Reference: Glover et al., "A Tutorial on Formulating and Using QUBO Models" (2019), arXiv:1811.11538

Reduction Algorithm

Notation:

• Source: graph $G = (V, E)$ with $n = |V|$ vertices, $m = |E|$ edges, and edge weights $w_{ij}$ for $(i,j) \in E$
• Target: QUBO matrix $Q$ of size $n \times n$

Variable mapping:

• One binary variable $x_i$ per vertex $i \in V$ ($1$ = in cut set $S$, $0$ = not in $S$)
• Identity mapping: QUBO variable $i$ corresponds to vertex $i$

Constraint/objective transformation:

MaxCut maximizes:

$$\sum_{(i,j)\in E} w_{ij} \cdot (x_i + x_j - 2 x_i x_j)$$

Since $x_i^2 = x_i$ for binary variables, this is equivalent to minimizing $\mathbf{x}^T Q \mathbf{x}$ where:

$$Q_{ii} = -\sum_{j:,(i,j)\in E} w_{ij}, \qquad Q_{ij} = 2 w_{ij} ;\text{for}; (i,j) \in E$$

The QUBO minimum equals the negated maximum cut value.

Solution extraction: The binary vector $\mathbf{x}$ from the QUBO solution directly gives the cut partition: $S = {i : x_i = 1}$.

Size Overhead

Target metric (code name)	Polynomial (using symbols above)
num_vars	$n$

Validation Method

Closed-loop test: construct a small weighted graph (e.g., 4-vertex cycle with unit weights), reduce to QUBO, solve both with BruteForce, verify the QUBO optimum maps back to a valid maximum cut with the same weight.

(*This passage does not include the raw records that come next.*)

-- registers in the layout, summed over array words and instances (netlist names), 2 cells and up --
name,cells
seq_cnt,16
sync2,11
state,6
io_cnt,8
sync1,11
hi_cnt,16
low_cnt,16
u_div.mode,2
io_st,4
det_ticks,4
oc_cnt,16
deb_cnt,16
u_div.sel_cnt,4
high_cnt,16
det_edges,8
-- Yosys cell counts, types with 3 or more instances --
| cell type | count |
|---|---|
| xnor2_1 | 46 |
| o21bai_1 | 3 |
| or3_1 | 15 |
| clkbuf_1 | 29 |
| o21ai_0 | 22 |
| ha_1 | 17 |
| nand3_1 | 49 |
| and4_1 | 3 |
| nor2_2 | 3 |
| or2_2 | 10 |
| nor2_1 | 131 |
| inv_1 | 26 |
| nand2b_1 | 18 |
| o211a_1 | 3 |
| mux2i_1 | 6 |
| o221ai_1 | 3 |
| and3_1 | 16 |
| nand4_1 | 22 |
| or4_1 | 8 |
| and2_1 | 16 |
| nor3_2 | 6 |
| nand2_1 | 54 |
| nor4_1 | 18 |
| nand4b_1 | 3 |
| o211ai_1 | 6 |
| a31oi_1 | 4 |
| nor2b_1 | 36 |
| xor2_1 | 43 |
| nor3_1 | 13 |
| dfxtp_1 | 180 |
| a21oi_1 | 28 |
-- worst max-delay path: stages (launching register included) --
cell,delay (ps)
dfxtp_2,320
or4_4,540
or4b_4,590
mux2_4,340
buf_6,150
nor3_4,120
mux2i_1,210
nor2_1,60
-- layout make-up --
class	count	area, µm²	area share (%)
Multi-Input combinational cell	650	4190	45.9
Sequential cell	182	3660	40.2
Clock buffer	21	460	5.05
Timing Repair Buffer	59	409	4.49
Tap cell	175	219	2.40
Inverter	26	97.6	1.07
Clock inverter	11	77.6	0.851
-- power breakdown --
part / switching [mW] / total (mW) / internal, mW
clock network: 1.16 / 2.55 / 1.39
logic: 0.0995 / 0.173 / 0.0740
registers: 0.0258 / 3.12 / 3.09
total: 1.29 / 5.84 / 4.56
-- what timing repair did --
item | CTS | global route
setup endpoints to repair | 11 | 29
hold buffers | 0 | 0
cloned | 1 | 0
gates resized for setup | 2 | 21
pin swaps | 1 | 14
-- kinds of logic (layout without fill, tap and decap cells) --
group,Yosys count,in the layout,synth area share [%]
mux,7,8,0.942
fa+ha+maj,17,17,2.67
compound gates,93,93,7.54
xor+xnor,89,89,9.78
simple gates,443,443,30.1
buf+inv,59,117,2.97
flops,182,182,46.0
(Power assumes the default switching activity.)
### src/lmc_top.sv
// light measurement control: conversion timing, ranging, window alert,
// register port and serial target that reads out the result
// assumes adc_count on clk; scl/sda arrive asynchronously
// How it works
// scl low 28 ms resets serial machine
// integrate over 100 ms or 800 ms
// conversion_time_select high picks 800 ms
// start in shutdown until host configures
// continuous and single-shot modes
// range 1100b selects range automatically
// result readable over serial bus
// window compare drives alert pin
// data ready 3 ms after integration end
// mode 00 holds shutdown, no conversions
// N consecutive same faults make event
// single-shot returns mode to shutdown
//
// The register offsets and strobed register access are this design's own decisions.
module lmc_top #(
  parameter int TIMEOUT_CYC = lmc_pkg::TIMEOUT_CYC,
  parameter int SHORT_CYC = lmc_pkg::SHORT_CYC,
  parameter int LONG_CYC = lmc_pkg::LONG_CYC,
  parameter int READY_CYC = lmc_pkg::READY_CYC
) (
  input wire logic clk,
  input wire logic rst_n,
  input wire logic [2:0] reg_addr,
  input wire logic [15:0] reg_wdata,
  input wire logic reg_wr,
  input wire logic reg_rd,
  output logic [15:0] reg_rdata,
  input wire logic [19:0] adc_count,
  input wire logic scl_i,
  input wire logic sda_i,
  output logic sda_o,
  output logic sda_oe_n,
  output logic alert_o,
  output logic alert_oe_n,
  output logic irq
);
  logic [15:0] cfg_r, low_r, high_r, result_r, sample_r;
  logic [3:0] stat_r, en_r;
  logic cfg_seen_r, ct_lat_r, flag_hi_r, flag_lo_r;
  logic [1:0] last_fault_r;
  logic [3:0] fcnt_r;
  logic [23:0] cnt_r;
  lmc_pkg::lmc_conv_e cv_st;

  // register decode
  wire cfg_wr = reg_wr && reg_addr == lmc_pkg::A_CONFIG;
  wire cfg_rd = reg_rd && reg_addr == lmc_pkg::A_CONFIG;
  wire clr_wr = reg_wr && reg_addr == lmc_pkg::A_CLR;
  wire [1:0] mode = cfg_r[lmc_pkg::CF_MODE +: 2];
  wire ct = cfg_r[lmc_pkg::CF_CT];
  wire [3:0] range = cfg_r[lmc_pkg::CF_RANGE +: 4];
  wire latch = cfg_r[lmc_pkg::CF_LATCH];
  wire [1:0] fc = cfg_r[lmc_pkg::CF_FC +: 2];
  wire pol = cfg_r[lmc_pkg::CF_POL];

  // conversion timing
  wire [23:0] integ_len = ct_lat_r ? 24'(LONG_CYC) : 24'(SHORT_CYC);
  wire [23:0] integ_end = integ_len - 24'h1;
  wire [23:0] ready_end = integ_len + 24'(READY_CYC) - 24'h1;
  wire start_conv = cv_st == lmc_pkg::CV_IDLE && mode != lmc_pkg::MODE_OFF;
  wire done_p = cv_st == lmc_pkg::CV_WAIT && cnt_r == ready_end;

  always_ff @(posedge clk or negedge rst_n) begin
    if (!rst_n) begin
      cv_st <= lmc_pkg::CV_IDLE;
      cnt_r <= 24'h0;
      ct_lat_r <= 1'b0;
      sample_r <= lmc_pkg::RESULT_RST;
      result_r <= lmc_pkg::RESULT_RST;
    end else if (mode == lmc_pkg::MODE_OFF && !done_p) begin
      cv_st <= lmc_pkg::CV_IDLE;
      cnt_r <= 24'h0;
    end else begin
      unique case (cv_st)
        lmc_pkg::CV_IDLE: begin
          if (start_conv) begin
            cv_st <= lmc_pkg::CV_INTEG;
            ct_lat_r <= ct;
            cnt_r <= 24'h0;
          end
        end
        lmc_pkg::CV_INTEG: begin
          cnt_r <= cnt_r + 24'h1;
          if (cnt_r == integ_end) begin
            sample_r <= lmc_pkg::lmc_encode(adc_count, range);
            cv_st <= lmc_pkg::CV_WAIT;
          end
        end
        lmc_pkg::CV_WAIT: begin
          cnt_r <= cnt_r + 24'h1;
          if (done_p) begin
            result_r <= sample_r;
            cnt_r <= 24'h0;
            ct_lat_r <= ct;
            cv_st <= mode[1] ? lmc_pkg::CV_INTEG : lmc_pkg::CV_IDLE;
          end
        end
      endcase
    end
  end

  // window comparison and consecutive fault count
  wire hi_f = lmc_pkg::lmc_lin(sample_r) > lmc_pkg::lmc_lin(high_r);
  wire lo_f = lmc_pkg::lmc_lin(sample_r) < lmc_pkg::lmc_lin(low_r);
  wire [3:0] need = 4'h1 << fc;
  wire same = {hi_f, lo_f} == last_fault_r;
  wire [3:0] fcnt_nxt = !same ? 4'h1 : (fcnt_r >= need ? need : fcnt_r + 4'h1);
  wire evt = done_p && fcnt_nxt >= need;

  always_ff @(posedge clk or negedge rst_n) begin
    if (!rst_n) begin
      fcnt_r <= 4'h0;
      last_fault_r <= 2'h0;
      flag_hi_r <= 1'b0;
      flag_lo_r <= 1'b0;
    end else begin
      if (done_p) begin
        fcnt_r <= fcnt_nxt;
        last_fault_r <= {hi_f, lo_f};
      end
      if (evt) begin
        flag_hi_r <= hi_f || (latch && flag_hi_r);
        flag_lo_r <= lo_f || (latch && flag_lo_r);
      end else if (cfg_rd && latch) begin
        flag_hi_r <= 1'b0;
        flag_lo_r <= 1'b0;
      end
    end
  end

  wire alert_act = flag_hi_r || flag_lo_r;
  assign alert_o = 1'b0;
  assign alert_oe_n = ~(alert_act ^ pol);

  // serial target: synchronisers and edges
  logic [2:0] scl_q, sda_q;
  logic scl_s_r, sda_s_r, sda_low_r, ack_r, hi_next_r;
  logic [3:0] bit_r;
  logic [7:0] sh_r;
  logic [18:0] tmo_r;
  lmc_pkg::lmc_ser_e ic_st;
  wire scl_n = (scl_q[1] == scl_q[2]) ? scl_q[2] : scl_s_r;
  wire sda_n = (sda_q[1] == sda_q[2]) ? sda_q[2] : sda_s_r;
  wire scl_rise = scl_n && !scl_s_r;
  wire scl_fall = !scl_n && scl_s_r;
  wire start_c = scl_s_r && scl_n && sda_s_r && !sda_n;
  wire stop_c = scl_s_r && scl_n && !sda_s_r && sda_n;
  wire tmo_p = !scl_s_r && tmo_r == 19'(TIMEOUT_CYC - 1);
  wire addr_ok = sh_r[7:1] == lmc_pkg::DEV_ADDR && sh_r[0];

  always_ff @(posedge clk or negedge rst_n) begin
    if (!rst_n) begin
      scl_q <= 3'h7;
      sda_q <= 3'h7;
      scl_s_r <= 1'b1;
      sda_s_r <= 1'b1;
      tmo_r <= 19'h0;
    end else begin
      scl_q <= {scl_q[1:0], scl_i};
      sda_q <= {sda_q[1:0], sda_i};
      scl_s_r <= scl_n;
      sda_s_r <= sda_n;
      if (scl_s_r)
        tmo_r <= 19'h0;
      else if (tmo_r != 19'(TIMEOUT_CYC))
        tmo_r <= tmo_r + 19'h1;
    end
  end

  always_ff @(posedge clk or negedge rst_n) begin
    if (!rst_n) begin
      ic_st <= lmc_pkg::IC_IDLE;
      bit_r <= 4'h0;
      sh_r <= 8'h0;
      sda_low_r <= 1'b0;
      ack_r <= 1'b0;
      hi_next_r <= 1'b0;
    end else if (tmo_p) begin
      ic_st <= lmc_pkg::IC_IDLE;
      sda_low_r <= 1'b0;
    end else if (start_c) begin
      ic_st <= lmc_pkg::IC_ADDR;
      bit_r <= 4'h0;
      sda_low_r <= 1'b0;
    end else if (stop_c) begin
      ic_st <= lmc_pkg::IC_IDLE;
      sda_low_r <= 1'b0;
    end else begin
      unique case (ic_st)
        lmc_pkg::IC_IDLE: ;
        lmc_pkg::IC_ADDR: begin
          if (scl_rise) begin
            sh_r <= {sh_r[6:0], sda_n};
            bit_r <= bit_r + 4'h1;
          end else if (scl_fall && bit_r == 4'h8) begin
            ic_st <= addr_ok ? lmc_pkg::IC_AACK : lmc_pkg::IC_IDLE;
            sda_low_r <= addr_ok;
          end
        end
        lmc_pkg::IC_AACK: begin
          if (scl_fall) begin
            sh_r <= result_r[15:8];
            sda_low_r <= ~result_r[15];
            bit_r <= 4'h0;
            hi_next_r <= 1'b0;
            ic_st <= lmc_pkg::IC_TX;
          end
        end
        lmc_pkg::IC_TX: begin
          if (scl_rise) begin
            bit_r <= bit_r + 4'h1;
          end else if (scl_fall && bit_r == 4'h8) begin
            sda_low_r <= 1'b0;
            ic_st <= lmc_pkg::IC_TACK;
          end else if (scl_fall) begin
            sh_r <= {sh_r[6:0], 1'b0};
            sda_low_r <= ~sh_r[6];
          end
        end
        lmc_pkg::IC_TACK: begin
          if (scl_rise) begin
            ack_r <= ~sda_n;
          end else if (scl_fall && ack_r) begin
            sh_r <= hi_next_r ? result_r[15:8] : result_r[7:0];
            sda_low_r <= hi_next_r ? ~result_r[15] : ~result_r[7];
            hi_next_r <= ~hi_next_r;
            bit_r <= 4'h0;
            ic_st <= lmc_pkg::IC_TX;
          end else if (scl_fall) begin
            ic_st <= lmc_pkg::IC_IDLE;
          end
        end
      endcase
    end
  end
  assign sda_o = 1'b0;
  assign sda_oe_n = ~sda_low_r;

  // registers, status and interrupt
  wire [3:0] ev = {tmo_p, evt && lo_f, evt && hi_f, done_p};
  wire [15:0] cfg_view = cfg_r | (16'(flag_hi_r) << lmc_pkg::CF_FHI)
                               | (16'(flag_lo_r) << lmc_pkg::CF_FLO);
  logic [15:0] rd_mux;
  always_comb begin
    unique case (reg_addr)
      lmc_pkg::A_RESULT: rd_mux = result_r;
      lmc_pkg::A_CONFIG: rd_mux = cfg_view;
      lmc_pkg::A_LOW: rd_mux = low_r;
      lmc_pkg::A_HIGH: rd_mux = high_r;
      lmc_pkg::A_STAT: rd_mux = {12'h0, stat_r};
      lmc_pkg::A_EN: rd_mux = {12'h0, en_r};
      default: rd_mux = 16'h0;
    endcase
  end

  always_ff @(posedge clk or negedge rst_n) begin
    if (!rst_n) begin
      cfg_r <= lmc_pkg::CFG_RST;
      low_r <= lmc_pkg::LOW_RST;
      high_r <= lmc_pkg::HIGH_RST;
      stat_r <= lmc_pkg::STAT_RST;
      en_r <= lmc_pkg::STAT_RST;
      reg_rdata <= 16'h0;
      cfg_seen_r <= 1'b0;
    end else begin
      reg_rdata <= reg_rd ? rd_mux : 16'h0;
      if (cfg_wr) begin
        cfg_r <= reg_wdata & lmc_pkg::CFG_WMASK;
        cfg_seen_r <= 1'b1;
      end else if (done_p && mode == lmc_pkg::MODE_ONE) begin
        cfg_r[lmc_pkg::CF_MODE +: 2] <= lmc_pkg::MODE_OFF;
      end
      if (reg_wr && reg_addr == lmc_pkg::A_LOW) low_r <= reg_wdata;
      if (reg_wr && reg_addr == lmc_pkg::A_HIGH) high_r <= reg_wdata;
      if (reg_wr && reg_addr == lmc_pkg::A_EN) en_r <= reg_wdata[3:0];
      stat_r <= (stat_r & ~(clr_wr ? reg_wdata[3:0] : 4'h0)) | ev;
    end
  end
  assign irq = |(stat_r & en_r);
endmodule // lmc_top
$ cat config.mk
export PLATFORM = sky130hd
export DESIGN_NAME = flash_op_sequencer
export DESIGN_NICKNAME = d
export VERILOG_FILES = /design/src/verilog/flash_op_sequencer.v /design/src/verilog/pe_engine.v /design/src/verilog/integrity_checker.v
export VERILOG_INCLUDE_DIRS = /design/src /design/src/include
export SDC_FILE = /design/constraint.sdc
export NUM_CORES = 1
export LEC_CHECK = 0
export BUFFER_PORTS_ARGS = -buffer_cell sky130_fd_sc_hd__buf_2
export CAP_MARGIN = 20
export CORE_MARGIN = 4
export CORE_UTILIZATION = 48
export CTS_BUF_LIST = sky130_fd_sc_hd__clkbuf_4
export CTS_CLUSTER_DIAMETER = 50
export DETAILED_ROUTE_END_ITERATION = 8
export PLACE_DENSITY = 0.72
export SLEW_MARGIN = 20
export SYNTH_ARGS = -nofsm -noshare
export SYNTH_HDL_FRONTEND = slang
export SYNTH_SLANG_ARGS = --single-unit
$ cat constraint.sdc
create_clock -name clk -period 5 [get_ports clk]
set_clock_uncertainty 0.15 [all_clocks]
set_input_delay 1 -clock clk [delete_from_list [all_inputs] [get_ports clk]]
set_output_delay 1 -clock clk [all_outputs]
set_load 0.01 [all_outputs]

Cross-check: compare with the existing SpinGlass→MaxCut and SpinGlass→QUBO chain — reducing MaxCut directly should yield an equivalent (or smaller) QUBO.

Example

Source: MaxCut on triangle graph with 3 vertices and edges ${(0,1), (1,2), (0,2)}$, all with unit weight $1$.

Reduction:

• $n = 3$, diagonal: each vertex has degree 2, so $Q_{ii} = -2$
• Off-diagonal: $Q_{01} = Q_{02} = Q_{12} = 2$

$Q$ matrix:

$$Q = \begin{pmatrix} -2 & 2 & 2 \ 0 & -2 & 2 \ 0 & 0 & -2 \end{pmatrix}$$

Target: QUBO with the above matrix.

Solution: QUBO optimum at $\mathbf{x} = (1, 0, 0)$ (or $(0, 1, 0)$, $(0, 0, 1)$, etc.) with value $-2$. Mapped back: partition $S = {0}$, cut edges ${(0,1), (0,2)}$, cut weight $= 2$, which is the maximum cut of the triangle.